Greve de professores tem paralisação parcial de escolas e conversa com deputados em Porto Alegre

Integrantes do Cpers irão à Assembleia Legislativa para tentar sensibilizar parlamentares

Por
Correio do Povo

Ernesto Dornelles amanheceu com os portões fechados na região central de Porto Alegre

publicidade

O primeiro dia da greve nos professores em Porto Alegre teve a paralisação parcial de algumas escolas da região central da cidade nesta segunda-feira. A categoria decidiu cruzar os braços na última quinta-feira, após a divulgação do pacote de medidas do governador do Rio Grande do Sul, Eduardo Leite. Hoje, o Cpers ainda irá conversar com deputados da Assembleia Legislativa para sensibilizá-los em relação ao prejuízo que pode ser causado pelas propostas. 

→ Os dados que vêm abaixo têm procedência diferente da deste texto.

`src/rtl/seq_detect_ctrl.sv`:
```
// Serial pattern detector: scans a configured number of valid bits for a
// PAT_W-bit pattern and counts matches, with optional overlap.
module seq_detect_ctrl #(
  parameter int PAT_W = 4,
  parameter int CNT_W = 8
) (
  input  logic             clk,
  input  logic             rst,
  input  logic             cfg_we,
  input  logic [PAT_W-1:0] cfg_pattern,
  input  logic [CNT_W-1:0] cfg_len,
  input  logic             cfg_overlap,
  input  logic             start,
  input  logic             x,
  input  logic             x_valid,
  output logic             busy,
  output logic             match,
  output logic [CNT_W-1:0] match_count,
  output logic             done
);

  // state | meaning
  // IDLE  | waiting; config writes and start honoured here
  // RUN   | sampling valid bits until bit count reaches stored len
  // DONE  | single-cycle end-of-run, done pulse
  typedef enum logic [1:0] {IDLE, RUN, DONE} state_t;

  localparam int FILL_W = $clog2(PAT_W + 1);
  localparam logic [FILL_W-1:0] FILL_FULL = FILL_W'(PAT_W);
  localparam logic [CNT_W-1:0]  CNT_MAX   = '1;

  state_t             state_q, state_d;
  logic [PAT_W-1:0]   pat_q, pat_d;
  logic [CNT_W-1:0]   len_q, len_d;
  logic               ovl_q, ovl_d;
  logic [PAT_W-1:0]   hist_q, hist_d;
  logic [FILL_W-1:0]  fill_q, fill_d;
  logic [CNT_W-1:0]   bitcnt_q, bitcnt_d;
  logic [CNT_W-1:0]   mcount_q, mcount_d;
  logic               match_q, match_d;

  always_ff @(posedge clk) begin
    if (!rst) state_q <= IDLE;
    else      state_q <= state_d;
  end

  always_ff @(posedge clk) begin
    if (!rst) begin
      pat_q    <= '0;
      len_q    <= '0;
      ovl_q    <= 1'b0;
      hist_q   <= '0;
      fill_q   <= '0;
      bitcnt_q <= '0;
      mcount_q <= '0;
      match_q  <= 1'b0;
    end else begin
      pat_q    <= pat_d;
      len_q    <= len_d;
      ovl_q    <= ovl_d;
      hist_q   <= hist_d;
      fill_q   <= fill_d;
      bitcnt_q <= bitcnt_d;
      mcount_q <= mcount_d;
      match_q  <= match_d;
    end
  end

  always_comb begin
    state_d  = state_q;
    pat_d    = pat_q;
    len_d    = len_q;
    ovl_d    = ovl_q;
    hist_d   = hist_q;
    fill_d   = fill_q;
    bitcnt_d = bitcnt_q;
    mcount_d = mcount_q;
    match_d  = 1'b0;
    case (state_q)
      IDLE: begin
        if (cfg_we) begin
          pat_d = cfg_pattern;
          len_d = cfg_len;
          ovl_d = cfg_overlap;
        end else if (start) begin
          mcount_d = '0;
          if (len_q != '0) begin
            state_d  = RUN;
            hist_d   = '0;
            fill_d   = '0;
            bitcnt_d = '0;
          end else begin
            state_d = DONE;
          end
        end
      end
      RUN: begin
        if (x_valid) begin
          hist_d   = {hist_q[PAT_W-2:0], x};
          bitcnt_d = bitcnt_q + CNT_W'(1);
          fill_d   = (fill_q == FILL_FULL) ? fill_q : fill_q + FILL_W'(1);
          // Match is judged on the post-shift history and fill
          if (fill_d == FILL_FULL && hist_d == pat_q) begin
            match_d = 1'b1;
            if (mcount_q != CNT_MAX) mcount_d = mcount_q + CNT_W'(1);
            if (!ovl_q) fill_d = '0;
          end
          if (bitcnt_d == len_q) state_d = DONE;
        end
      end
      DONE: state_d = IDLE;
      default: state_d = IDLE;
    endcase
  end

  assign busy        = (state_q != IDLE);
  assign done        = (state_q == DONE);
  assign match       = match_q;
  assign match_count = mcount_q;

endmodule

```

As escolas estaduais Ernesto Dornelles e Júlio de Castilhos estão fechadas. O instituto Paula Soares, no entanto, funciona parcialmente, com algumas turmas com aulas normais. A instituição Dinah Néri Pereira está aberta no dia de hoje, diferentemente da Luciana de Abreu. A Escola Técnica Parobé abriu e tem aulas normais. 

Em conversa com a Rádio Guaíba, a presidente do Cpers, Helenir Schürer, declarou que só se terá uma panorama real do primeiro dia de greve no final da tarde, quando o sindicato receber o parecer das instituições estaduais. 

"Muitas escolas estão recebendo os alunos no dia de hoje para explicar a greve e os motivos da paralisação. No final da tarde, vamos mandar uma mensagem para ver como foi este primeiro dia. Nós continuamos com ações nas câmaras de vereadores e hoje à tarde vamos conversar com deputados na Assembleia Legislativa. Quando os parlamentares perceberem os malefícios do pacote para a escola pública, tenho certeza de que poderemos reverter o quadro, mesmo sabendo que é preciso menos votos para a aprovação das propostas relacionadas ao magistério", disse Helenir. 

A reportagem da Rádio Guaíba também consultou a Secretaria Estadual de Educação (Seduc), que declarou que só irá se pronunciar nesta terça-feira, depois do primeiro dia da greve.